In PhysicsNeMo, you can use Transolver on 2D or 3D regular data, or on an
unstructured mesh. To use an unstructured mesh, construct the Transolver
with structured_shape=None
, and pass the spatial shape instead for 2D or 3D
data.
from physicsnemo.models.transolver import Transolver
model = Transolver(
functional_dim = 5, # How many features are in your input feature space?
out_dim = 1, # How many features should the model predict, per point?
embedding_dim = 3, # How many features are in the spatial embedding?
n_layers = 12, # How many layers will the model use?
n_hidden = 256, # What's the output size of hidden layers?
n_head = 1, # How many heads in the attention layers?
mlp_ratio = 4, # How much should MLP hidden layers expand the features size?
slice_num = 512, # How many "slices" should the model use in each layer?
structured_shape = None, # None for unstructured data
use_te = USE_TE, # Use transformer engine?
time_input = False, # Use time embeddings?
).cuda()
# Generate synthetic data:
feature_data = torch.randn(2, 128000, 5, device="cuda")
pos_embedding = torch.randn(2, 128000, 3, device="cuda")
# Run the model:
output = model(feature_data, pos_embedding)
# Output shape will be [2, 128000, 1]
Stabilizing Reduced Precision
The physics attention mechanism in transolver relies on a Linear layer to compute a score to map input points to slices. The slices are normalized over all the input points which can, when used to produce the slice tokens, overflow in half precision. In PhysicsNeMo, we've enhanced the computation of the weights and tokens to be more stable even in lower precision, opening the door to reduced precision training even with massive input sizes.
Accelerating Transolver with TransformerEngine
When it comes to transformer architectures and performance, it's advantageous
to use the optimized layers from NVIDIA's
TransformerEngine
package. In PhysicsNeMo, starting in the 25.08 release,
we've enabled TransformerEngine as the backbone of Transolver. Just set
use_te=True
in the model constructor to do so.

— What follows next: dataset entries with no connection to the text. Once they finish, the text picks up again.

From an optimization exercise on the open Yosys and OpenROAD flow, aimed at small area, a short achievable clock period and few clock cycles; shortcuts taken in it are not production practice.
Only simulation tests tie the RTL to the original design; equivalence was not proved.
Power is estimated from default activity; no workload was simulated.

[flow/config.mk]
export PLATFORM = sky130hd
export DESIGN_NAME = bfi_decoder
export DESIGN_NICKNAME = bfi_decoder
export VERILOG_FILES = /design/flow/design.v
export SDC_FILE = /design/flow/constraint.sdc
export NUM_CORES = 4
export LEC_CHECK = 0
export CAP_MARGIN = 20
export CORE_MARGIN = 2
export CORE_UTILIZATION = 40
export CTS_CLUSTER_DIAMETER = 80
export CTS_CLUSTER_SIZE = 20
export SLEW_MARGIN = 20
export TNS_END_PERCENT = 5
[flow/constraint.sdc]
create_clock -name core_clock -period 15.0 [get_ports {clk}]
set_input_delay 3.0000 -clock core_clock [delete_from_list [all_inputs] [get_ports {clk}]]
set_output_delay 3.0000 -clock core_clock [all_outputs]
set_load 0.01 [all_outputs]
[flow/flow/run.sh]
#!/bin/bash
# Standard ORFS layout, with two changes to how it is made:
#  - the I/O ports are buffered with buf_1 (then resized by repair) instead of
#    the default delay-buffer cell;
#  - timing repair keeps working until the setup slack reaches the margin, past
#    the 15 ns clock.
set -euo pipefail
bash standard.sh "BUFFER_PORTS_ARGS=-buffer_cell sky130_fd_sc_hd__buf_1" \
    SETUP_SLACK_MARGIN=${MARGIN:-11} finish > standard.log 2>&1
[flow/standard.sh]
#!/bin/bash
# synth_recipe.tcl (not shown) runs the flow's synth.tcl, then flattens the netlist and writes it again
# the make line also repeats each setting of config.mk as NAME=value (left out here)
make -C /OpenROAD-flow-scripts/flow DESIGN_CONFIG=/design/flow/config.mk WORK_HOME=/design/flow/orfs CLKGATE_MAP_FILE= SYNTH_SCRIPT=/design/flow/synth_recipe.tcl "${@:-finish}"
[flow/design.v]
module bfi_decoder (
    input  wire         clk,
    input  wire         rst,
    input  wire         req_valid,
    output wire         req_ready,
    input  wire [7:0]   req_cmd,
    input  wire [15:0]  req_len,
    input  wire [39:0]  req_fields,
    input  wire [4:0]   req_p,
    input  wire [127:0] req_widths,
    input  wire [15:0]  req_n,
    input  wire [63:0]  req_ts,
    output wire         mem_req,
    output wire [15:0]  mem_addr,
    input  wire         mem_gnt,
    input  wire [7:0]   mem_rdata,
    output wire         ang_valid,
    input  wire         ang_ready,
    output wire [15:0]  ang_data,
    output reg          resp_valid,
    output wire [3:0]   resp_status,
    output wire [63:0]  resp_data,
    output wire [4:0]   resp_p,
    output wire [15:0]  resp_n,
    output wire [127:0] resp_widths,
    output wire [5:0]   resp_dtn,
    output wire [23:0]  err_required,
    output wire [18:0]  err_available,
    output wire [7:0]   err_given,
    output wire [3:0]   err_allowed
);
    localparam I_IDLE = 0;
    localparam I_HDR  = 1;    
    localparam I_LOOK = 2;    
    localparam I_SCAN = 3;    
    localparam I_MUL  = 4;    
    localparam I_CMP  = 5;    
    localparam I_STRM = 6;    
    localparam I_CLR  = 7;    
    localparam [7:0] S_IDLE = 8'b00000001;
    localparam [7:0] S_HDR  = 8'b00000010;
    localparam [7:0] S_LOOK = 8'b00000100;
    localparam [7:0] S_SCAN = 8'b00001000;
    localparam [7:0] S_MUL  = 8'b00010000;
    localparam [7:0] S_CMP  = 8'b00100000;
    localparam [7:0] S_STRM = 8'b01000000;
    localparam [7:0] S_CLR  = 8'b10000000;
    reg [7:0]  state;
    wire idle   = state[I_IDLE];
    wire s_hdr  = state[I_HDR];
    wire s_look = state[I_LOOK];
    wire s_scan = state[I_SCAN];
    wire s_mul  = state[I_MUL];
    wire s_cmp  = state[I_CMP];
    wire s_strm = state[I_STRM];
    wire s_clr  = state[I_CLR];
    wire s_pre  = s_mul || s_cmp;
    reg        rdy;          
    reg        d_bw, d_hdr, d_res, d_ext, d_frm, d_short;
    reg [1:0]  d_arg;
    reg [1:0]  d_bwop;       
    wire [3:0] c_op  = req_cmd[3:0];
    wire [1:0] c_arg = req_cmd[5:4];
    wire       c_rsv = (req_cmd[7:6] == 2'b00);
    wire       c_low = (c_op == 4'd1) || (c_op == 4'd2) || (c_op == 4'd3);
    wire       c_hi  = (c_arg == 2'b00) && c_rsv;
    wire accept = rdy;
    wire done;
    wire more;
    wire dec_en = idle || (s_strm && !more);
    assign req_ready = rdy;
    always @(posedge clk) begin
        if (dec_en) begin
            d_bw    <= c_rsv && c_low;
            d_hdr   <= c_hi && (c_op == 4'd4);
            d_res   <= c_hi && (c_op == 4'd5);
            d_ext   <= c_hi && (c_op == 4'd6);
            d_frm   <= c_hi && (c_op == 4'd7);
            d_short <= (req_len[15:3] == 13'd0) && (req_len[2:0] < 3'd5);
            d_arg   <= c_arg;
            d_bwop  <= c_op[1:0];
        end
    end
    reg [63:0] data;         
    reg [63:0] wd;           
    reg [4:0]  pp;           
    reg [15:0] nn;           
    reg [5:0]  dtn;
    reg [15:0] lim;          
    reg [23:0] rem;          
    reg [7:0]  given;
    reg [3:0]  status;
    reg [3:0]  fi;           
    reg [31:0] win;          
    reg [5:0]  off;          
    reg        fl;           
    reg        hb4;          
    reg [15:0] ptr;          
    reg        av;
    reg [8:0]  ad;
    reg [3:0]  wc;           
    reg        room_r, need_r, pf_r;
    reg        mreq_r;       
    reg        st2;          
    reg        sdn;          
    assign resp_status  = status;
    assign resp_data    = data;
    assign resp_p       = pp;
    assign resp_n       = nn;
    assign resp_dtn     = dtn;
    assign err_required = rem;
    assign err_given    = given;
    genvar gi;
    generate
        for (gi = 0; gi < 16; gi = gi + 1) begin : g_rw
            assign resp_widths[8*gi +: 8] = {4'd0, wd[4*gi +: 4]};
        end
    endgenerate
    assign err_available = {lim, 3'b000};
    assign err_allowed   = {st2, 2'b00, st2};
    assign ang_valid = av;
    assign ang_data  = {7'd0, ad};
    assign mem_addr  = ptr;
    wire [2:0] f_nc  = win[18:16];
    wire [2:0] f_nr  = win[21:19];
    wire [1:0] f_bw  = win[23:22];
    wire       f_grp = win[24];
    wire       f_cb  = win[25];
    wire [1:0] f_ft  = win[27:26];
    reg        lk_ok;
    reg [3:0]  lk_phi, lk_psi;
    reg [4:0]  lk_p;
    reg [11:0] lk_sym;
    reg [15:0] lk_n;
    reg [7:0]  lk_sum;
    reg [47:0] lk_w;
    reg [3:0]  lk_half;
    integer k;
    always @(*) begin
        case ({f_cb, f_ft[0]})
            2'b00:   begin lk_phi = 4'd4; lk_psi = 4'd2; lk_half = 4'd3; end
            2'b01:   begin lk_phi = 4'd7; lk_psi = 4'd5; lk_half = 4'd6; end
            2'b10:   begin lk_phi = 4'd6; lk_psi = 4'd4; lk_half = 4'd5; end
            default: begin lk_phi = 4'd9; lk_psi = 4'd7; lk_half = 4'd8; end
        endcase
        lk_ok  = !f_ft[1];
        lk_p   = 5'd0;
        lk_sym = 12'd0;
        case ({f_nr, f_nc})
            {3'd1, 3'd0},
            {3'd1, 3'd2}: begin lk_p = 5'd2;  lk_sym = 12'b000000000010; end
            {3'd2, 3'd0}: begin lk_p = 5'd4;  lk_sym = 12'b000000001100; end
            {3'd2, 3'd1},
            {3'd2, 3'd2}: begin lk_p = 5'd6;  lk_sym = 12'b000000101100; end
            {3'd3, 3'd0}: begin lk_p = 5'd6;  lk_sym = 12'b000000111000; end
            {3'd3, 3'd1}: begin lk_p = 5'd10; lk_sym = 12'b001100111000; end
            {3'd3, 3'd2},
            {3'd3, 3'd3}: begin lk_p = 5'd12; lk_sym = 12'b101100111000; end
            default:      lk_ok = 1'b0;
        endcase
        case ({f_grp, f_bw})
            3'b000: lk_n = 16'd64;
            3'b001: lk_n = 16'd122;
            3'b010: lk_n = 16'd250;
            3'b011: lk_n = 16'd500;
            3'b100: lk_n = 16'd50;
            3'b101: lk_n = 16'd32;
            3'b110: lk_n = 16'd64;
            default: lk_n = 16'd160;
        endcase
        lk_sum = lk_p * lk_half;
        lk_w = 48'd0;
        for (k = 0; k < 12; k = k + 1)
            if (k < lk_p)
                lk_w[4*k +: 4] = lk_sym[k] ? lk_psi : lk_phi;
    end
    wire [3:0]  wm     = wd[4*fi +: 4];                  
    wire [3:0]  hi     = fi[0] ? data[7:4] : data[3:0];
    wire        sv     = (fi != 4'd0) || sdn;
    wire        bad_g  = (given[7:4] != 4'd0) || (given[3:0] == 4'd0) || (given[3:0] > 4'd9);
    wire        s_rd   = (pp != 5'd0) && !sdn;
    wire        s_fin  = (pp == 5'd0) || (sdn && !bad_g);
    wire        last_f = ({1'b0, fi} + 5'd1 == pp) || (fi == 4'd15);
    wire [3:0]  nxt    = last_f ? 4'd0 : fi + 4'd1;
    wire        cap    = fl && !hb4 && (s_pre || s_strm);
    wire [6:0]  off_w  = {1'b0, off} + {3'd0, wc};
    wire        fits   = (off_w <= 7'd32);
    assign      more   = (rem != 24'd0);
    wire        take   = !av || ang_ready;
    wire        can    = s_strm && more && fits;
    wire        produce = can && take;
    assign      done   = s_strm && !more && take;
    wire [31:0] shv    = win >> off[4:0];
    wire [8:0]  mask   = (9'd1 << wc) - 9'd1;
    wire [8:0]  fval   = shv[8:0] & mask;
    wire [5:0]  off_c  = cap ? off - 6'd8 : off;
    wire [5:0]  off_cw = cap ? off + {2'd0, wc} - 6'd8 : off + {2'd0, wc};
    wire        mreq   = mreq_r;
    wire        g      = mreq && mem_gnt;
    wire        c16    = off_c[5] || off_c[4];               
    wire        c8     = c16 || off_c[3];                    
    wire        w16    = off_cw[5] || off_cw[4];
    wire        w8     = w16 || off_cw[3];
    wire        room_g1 = can ? w16 : c16;
    wire        room_g0 = can ? w8 : c8;
    wire        room_n = g ? (take ? room_g1 : c16)
                           : (take ? room_g0 : c8);
    wire        rem_hi = (rem[23:6] != 18'd0);
    wire [6:0]  rs     = {1'b0, rem[5:0]} + {1'b0, off_c};   
    wire        need_n = rem_hi || (g ? (rs > 7'd40) : (rs > 7'd32));
    wire        pf_n   = g ? (off_c > 6'd24) : (off_c > 6'd16);    
    wire [15:0] lim_m7 = (lim >= 16'd7) ? lim - 16'd7 : 16'd0;
    wire [23:0] ad_y   = s_mul  ? {(rem[0] ? nn : 16'd0), 8'd0} :
                         s_strm ? {20'hfffff, ~wc} :
                         s_cmp  ? ~{5'd0, lim, 3'b000} :
                                  {20'd0, given[3:0]};
    wire [24:0] ad_s   = {1'b0, rem} + {1'b0, ad_y} + {24'd0, s_strm};
    wire        t_big  = ad_s[24];
    wire        b4q    = d_frm && (ptr[3:0] == 4'd4);    
    wire [15:0] ptr_g  = (d_frm && ptr[15:3] == 13'd0 && ptr[2:0] == 3'd1) ? 16'd3 :
                         (d_frm && ptr[15:3] == 13'd0 && ptr[2:0] == 3'd4) ? 16'd7 :
                         ptr + 16'd1;
    wire        hq_0   = d_hdr ? (ptr[2:0]   != 3'd5) : (ptr[2:0]   != 3'd4);
    wire        hq_1   = d_hdr ? (ptr_g[2:0] != 3'd5) : (ptr_g[2:0] != 3'd4);
    wire        hdr_end  = d_hdr ? (fl && ptr[2:0] == 3'd5) : (ptr[2:0] == 3'd4);
    wire        plen_lt2 = (lim_m7[15:1] == 15'd0);
    wire        to_mul_f = s_hdr && !d_hdr && (ptr[2:0] == 3'd4) && lk_ok && !plen_lt2;
    wire        to_mul_x = s_scan && !(sv && bad_g) && s_fin && (lim[15:1] != 15'd0);
    wire        pre_keep = (b4q && !g) || (room_n && pf_n);
    wire        strm_rq  = room_n && need_n;
    wire        mreq_n = (accept && (d_hdr || d_frm) && !d_short) ||
                         (s_hdr && !hdr_end && (g ? hq_1 : hq_0)) ||
                         to_mul_f || to_mul_x ||
                         (s_mul && pre_keep) ||
                         (s_cmp && (b4q ? pre_keep : (!t_big && strm_rq))) ||
                         (s_strm && strm_rq);
    assign mem_req = mreq_r;
    reg [63:0] himap;
    reg [63:0] lomap;
    integer m;
    always @(*) begin
        for (m = 0; m < 16; m = m + 1) begin
            himap[4*m +: 4] = req_widths[8*m+4 +: 4];
            lomap[4*m +: 4] = req_widths[8*m +: 4];
        end
    end
    wire [63:0] bwc = ((d_bwop == 2'd1) ? {62'd0, d_arg} : 64'd0) |
                      ((d_bwop == 2'd2) ? (64'd20 << d_arg) : 64'd0) |
                      ((d_bwop == 2'd3) ? (64'd20000000 << d_arg) : 64'd0);
    always @(posedge clk) begin
        rdy    <= req_valid && ((idle && !rdy) || done);
        mreq_r <= mreq_n;
        fl     <= g;
        hb4    <= s_pre && b4q && g;
        room_r <= room_n;
        need_r <= need_n;
        pf_r   <= pf_n;
        if (g)
            ptr <= ptr_g;
        if (cap)
            win <= {mem_rdata, win[31:8]};
        if (av && ang_ready)
            av <= 1'b0;
        if (hb4)
            dtn[5:2] <= mem_rdata[3:0];
        if (accept || (s_hdr && d_frm && ptr[2:0] == 3'd4))
            off <= 6'd32;
        else
            off <= produce ? off_cw : off_c;
        case (1'b1)
        idle: begin
            if (accept) begin
                resp_valid <= 1'b0;
                st2    <= 1'b0;
                data   <= (d_frm && !d_short) ? req_ts :
                          d_ext ? himap :
                          d_bw ? bwc : 64'd0;
                wd     <= d_ext ? lomap : 64'd0;
                pp     <= d_ext ? req_p : 5'd0;
                nn     <= d_ext ? req_n : 16'd0;
                dtn    <= 6'd0;
                lim    <= (d_hdr || d_frm || d_ext) ? req_len : 16'd0;
                rem    <= ((d_hdr || d_frm) && d_short) ? 24'd40 : 24'd0;
                given  <= 8'd0;
                sdn    <= 1'b0;
                fi     <= 4'd0;
                ptr    <= 16'd0;
                if (d_res)
                    win[31:16] <= req_fields[15:0];
                if (d_bw) begin
                    status     <= 4'd0;
                    resp_valid <= 1'b1;
                end else if (d_hdr || d_frm) begin
                    if (d_short) begin
                        status     <= 4'd1;
                        resp_valid <= 1'b1;
                    end else begin
                        status <= 4'd0;
                        state  <= S_HDR;
                    end
                end else if (d_res) begin
                    status <= 4'd0;
                    state  <= S_LOOK;
                end else if (d_ext) begin
                    status <= 4'd0;
                    state  <= S_SCAN;
                end else begin
                    status     <= 4'd15;
                    resp_valid <= 1'b1;
                end
            end
        end
        s_hdr: begin
            if (fl) begin
                if (d_hdr)
                    data[39:0] <= {mem_rdata, data[39:8]};
                else if (ptr[2:0] == 3'd1 || ptr[2:0] == 3'd3)
                    win <= {mem_rdata, win[31:8]};
                else if (ptr[2:0] == 3'd4)
                    dtn[1:0] <= mem_rdata[7:6];
            end
            if (d_hdr) begin
                if (fl && ptr[2:0] == 3'd5) begin
                    lim        <= 16'd0;
                    resp_valid <= 1'b1;
                    state      <= S_IDLE;
                end
            end else if (ptr[2:0] == 3'd4) begin
                fi  <= 4'd0;
                pp  <= lk_p;
                nn  <= lk_n;
                wd  <= {16'd0, lk_w};
                rem <= plen_lt2 ? 24'd16 : {16'd0, lk_sum};
                lim <= lim_m7;
                if (!lk_ok) begin
                    status <= 4'd4;
                    state  <= S_CLR;
                end else if (plen_lt2) begin
                    status <= 4'd1;
                    state  <= S_CLR;
                end else begin
                    state  <= S_MUL;
                end
            end
        end
        s_look: begin
            if (lk_ok) begin
                pp <= lk_p;
                nn <= lk_n;
                wd <= {16'd0, lk_w};
            end else begin
                status <= 4'd4;
            end
            resp_valid <= 1'b1;
            state      <= S_IDLE;
        end
        s_scan: begin
            if (sv && bad_g) begin
                status <= 4'd2;
                st2    <= 1'b1;
                state  <= S_CLR;
            end else begin
                if (sv)
                    rem <= ad_s[23:0];
                if (s_rd) begin
                    given <= {hi, wm};
                    fi    <= fi + 4'd1;
                    sdn   <= last_f;
                    if (fi[0])
                        data <= {8'd0, data[63:8]};
                end
                if (s_fin) begin
                    given <= 8'd0;
                    if (lim[15:1] == 15'd0) begin
                        status <= 4'd1;
                        rem    <= 24'd16;
                        state  <= S_CLR;
                    end else begin
                        data  <= 64'd0;
                        fi    <= 4'd0;
                        state <= S_MUL;
                    end
                end
            end
        end
        s_mul: begin
            rem <= {ad_s[24:8], rem[7:1]};
            fi  <= fi + 4'd1;
            if (fi[2:0] == 3'd7) begin
                fi    <= 4'd0;
                state <= S_CMP;
            end
        end
        s_cmp: begin
            if (b4q) begin
            end else begin
                wc <= wm;
                fi <= nxt;
                if (t_big) begin
                    status <= 4'd1;
                    state  <= S_CLR;
                end else begin
                    state  <= S_STRM;
                end
            end
        end
        s_clr: begin
            pp   <= 5'd0;
            nn   <= 16'd0;
            wd   <= 64'd0;
            data <= 64'd0;
            dtn  <= 6'd0;
            if (!status[0]) begin        
                rem <= 24'd0;
                lim <= 16'd0;
            end
            resp_valid <= 1'b1;
            state      <= S_IDLE;
        end
        s_strm: begin
            lim <= 16'd0;
            if (produce) begin
                ad  <= fval;
                av  <= 1'b1;
                rem <= ad_s[23:0];
                wc  <= wm;
                fi  <= nxt;
            end
            if (!more)
                wd <= 64'd0;
            if (done) begin
                resp_valid <= 1'b1;
                state      <= S_IDLE;
            end
        end
        default: ;
        endcase
        if (rst) begin
            state      <= S_IDLE;
            resp_valid <= 1'b0;
            av         <= 1'b0;
            fl         <= 1'b0;
            hb4        <= 1'b0;
            rdy        <= 1'b0;
            mreq_r     <= 1'b0;
        end
    end
endmodule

For larger models and datasets,
you should see a performance improvement in inference and end-to-end training
latency.
Fig 2: Chart showing the improved training latency of Transolver in PhysicsNeMo - lower latency is better.
Fig 3: Chart showing the improved inference latency of Transolver in PhysicsNeMo - lower latency is better.
Enabling fp8 Computation
Unique to PhysicsNeMo is the ability to train and inference the Transolver model with fp8 precision, leveraging the hardward capabilities of Hopper and Blackwell architectures. Using transformer engine as the computational backend, Transolver can automatically autocast linear, normalization, and attention layers to fp8 computations.
Drivaer ML Surface Training
For large surface meshes, Transolver excels as a surrogate model for CFD simulations. In PhysicsNeMo, you can explore our training and inference reference recipe solving the surface components of DrivaerML with an Irregular Mesh Transolver. Future updates to the example may include extensions of Transolver to volumetric meshes as well as optimized, Domain Parallel training examples.
Takeaways
Transolver is one of the best state of the art surrogate models available for PDEs today. We welcome you to try the implementation in PhysicsNeMo, which out-of-the box provides better reduced precision stability, fp8 training, transformer engine support, and high-resolution training examples on mesh data.